I have a database of song titles. Each song title has an assigned integer score. The higher the score the higher it ranks on my website.

So if "Lady Gaga - Poker Face" has a score of 23039, and "Eminem - Not Afraid" has a score of 13400, Lady Gaga will be above Eminem.

This is of course accomplished by a simple ORDER BY score DESC

However, my website also has a search function where people may input a keyword phrase to return a list of song titles. I do this with a MATCH() AGAINST() query like so:

Method #1

SELECT * FROM links MATCH(songtitle) AGAINST({the keyword}) LIMIT 5';

This works, but I want to display these 5 results in order of their score. However, if I perform this query instead:

Method #2

SELECT * FROM links MATCH(songtitle) AGAINST({the keyword}) ORDER BY score DESC LIMIT 5';

Then the order of relevancy is completely lost. I'm wanting to order the returned results both by score AND by relevance.

Take this example dataset and scenarios:

Data Set:

song title                  |       score
pink - sober                |        2002
pink - funhouse             |        2001
pink floyd - high hopes     |        2000
pink floyd - on the run     |        1999
pink floyd - brain damage   |        1998
pink floyd - money          |        1997
pink floyd - time           |        1996

Scenarios:

  • When you search for "Pink Floyd" using the first method above, you receive 5 Pink Floyd songs in seemingly random order. This is great, but, I want the songs that are returned to be ordered by their score in descending order. So you add "ORDER BY score DESC" to the first method and that gives you the second method above...

  • When you search for "Pink Floyd" using the second method above, you receive Pink Floyd songs in the proper order (ordered by score DESC), but now you also receive two songs by pop artist "Pink", because there are 2 songs in the database by Pink with a higher score than any of the Pink Floyd songs.

Desired results:

  • Searching for "Pink Floyd" returns all 5 pink floyd songs, ordered by their assigned score in descending order.

  • Searching for "Pink" returns the two songs by Pink in the descending order of their assigned score. If Pink Floyd songs showed up after both of the Pink songs, that'd be fine too.
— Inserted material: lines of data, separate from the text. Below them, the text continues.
File: src/flat_wrapper.sv
// flat-port wrapper written by rule: the top's interface ports become plain ports
module playbus_sched_flat import playbus_pkg::*;
#(
    parameter int NREQ = 2
)
  (i_ck2hz, i_clr, io_bus_req, io_bus_req_func, io_bus_req_add, io_bus_gnt, io_bus_done, io_bus_add, io_bus_n_romo, io_bus_n_ramo, io_bus_n_swben, io_bus_n_ramw, io_bus_ledltch, io_bus_st);
  playbus_sched_if #(.NREQ(NREQ)) io_bus_i ();
  input logic i_ck2hz;
  input logic i_clr;
  input wire logic [$bits(io_bus_i.req)-1:0] io_bus_req;
  input wire logic [$bits(io_bus_i.req_func)-1:0] io_bus_req_func;
  input wire logic [$bits(io_bus_i.req_add)-1:0] io_bus_req_add;
  output wire logic [$bits(io_bus_i.gnt)-1:0] io_bus_gnt;
  output wire logic [$bits(io_bus_i.done)-1:0] io_bus_done;
  output wire logic [$bits(io_bus_i.add)-1:0] io_bus_add;
  output wire logic [$bits(io_bus_i.n_romo)-1:0] io_bus_n_romo;
  output wire logic [$bits(io_bus_i.n_ramo)-1:0] io_bus_n_ramo;
  output wire logic [$bits(io_bus_i.n_swben)-1:0] io_bus_n_swben;
  output wire logic [$bits(io_bus_i.n_ramw)-1:0] io_bus_n_ramw;
  output wire logic [$bits(io_bus_i.ledltch)-1:0] io_bus_ledltch;
  output wire logic [$bits(io_bus_i.st)-1:0] io_bus_st;
  assign io_bus_i.req = io_bus_req;
  assign io_bus_i.req_func = io_bus_req_func;
  assign io_bus_i.req_add = io_bus_req_add;
  assign io_bus_gnt = io_bus_i.gnt;
  assign io_bus_done = io_bus_i.done;
  assign io_bus_add = io_bus_i.add;
  assign io_bus_n_romo = io_bus_i.n_romo;
  assign io_bus_n_ramo = io_bus_i.n_ramo;
  assign io_bus_n_swben = io_bus_i.n_swben;
  assign io_bus_n_ramw = io_bus_i.n_ramw;
  assign io_bus_ledltch = io_bus_i.ledltch;
  assign io_bus_st = io_bus_i.st;
  playbus_sched #(.NREQ(NREQ)) u_core (.i_ck2hz(i_ck2hz), .i_clr(i_clr), .io_bus(io_bus_i));
endmodule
See what I mean? Let me know if you need any clarification!

Dave

A: 

Looks like you might be able to get the 'relevance' from the match - check out this link. Given this, you can order first by the relevance and then by the score.

Will A
Would you have any code samples by chance? I've read about using MATCH() AGAINST() in Boolean mode, etc.. but I'm not 100% sure what I need. Is this what you're talking about?
CaliforniaDave
'fraid not - the link provided has some code samples - are they not any good to you?
Will A
I'll check it out more in-depth tonight, might do the trick. Thanks
CaliforniaDave
No problem - enjoy!
Will A
This did indeed do the trick! Thanks, Will A.In my case, the query was:SELECT *, MATCH(songtitle) AGAINST('{keyword}') as Relevance FROM links WHERE approved = "true" AND MATCH(songtitle) AGAINST('{keyword}' IN BOOLEAN MODE) ORDER BY Relevance DESC, score DESC LIMIT 5
CaliforniaDave
Lovely job - glad to hear it's sorted.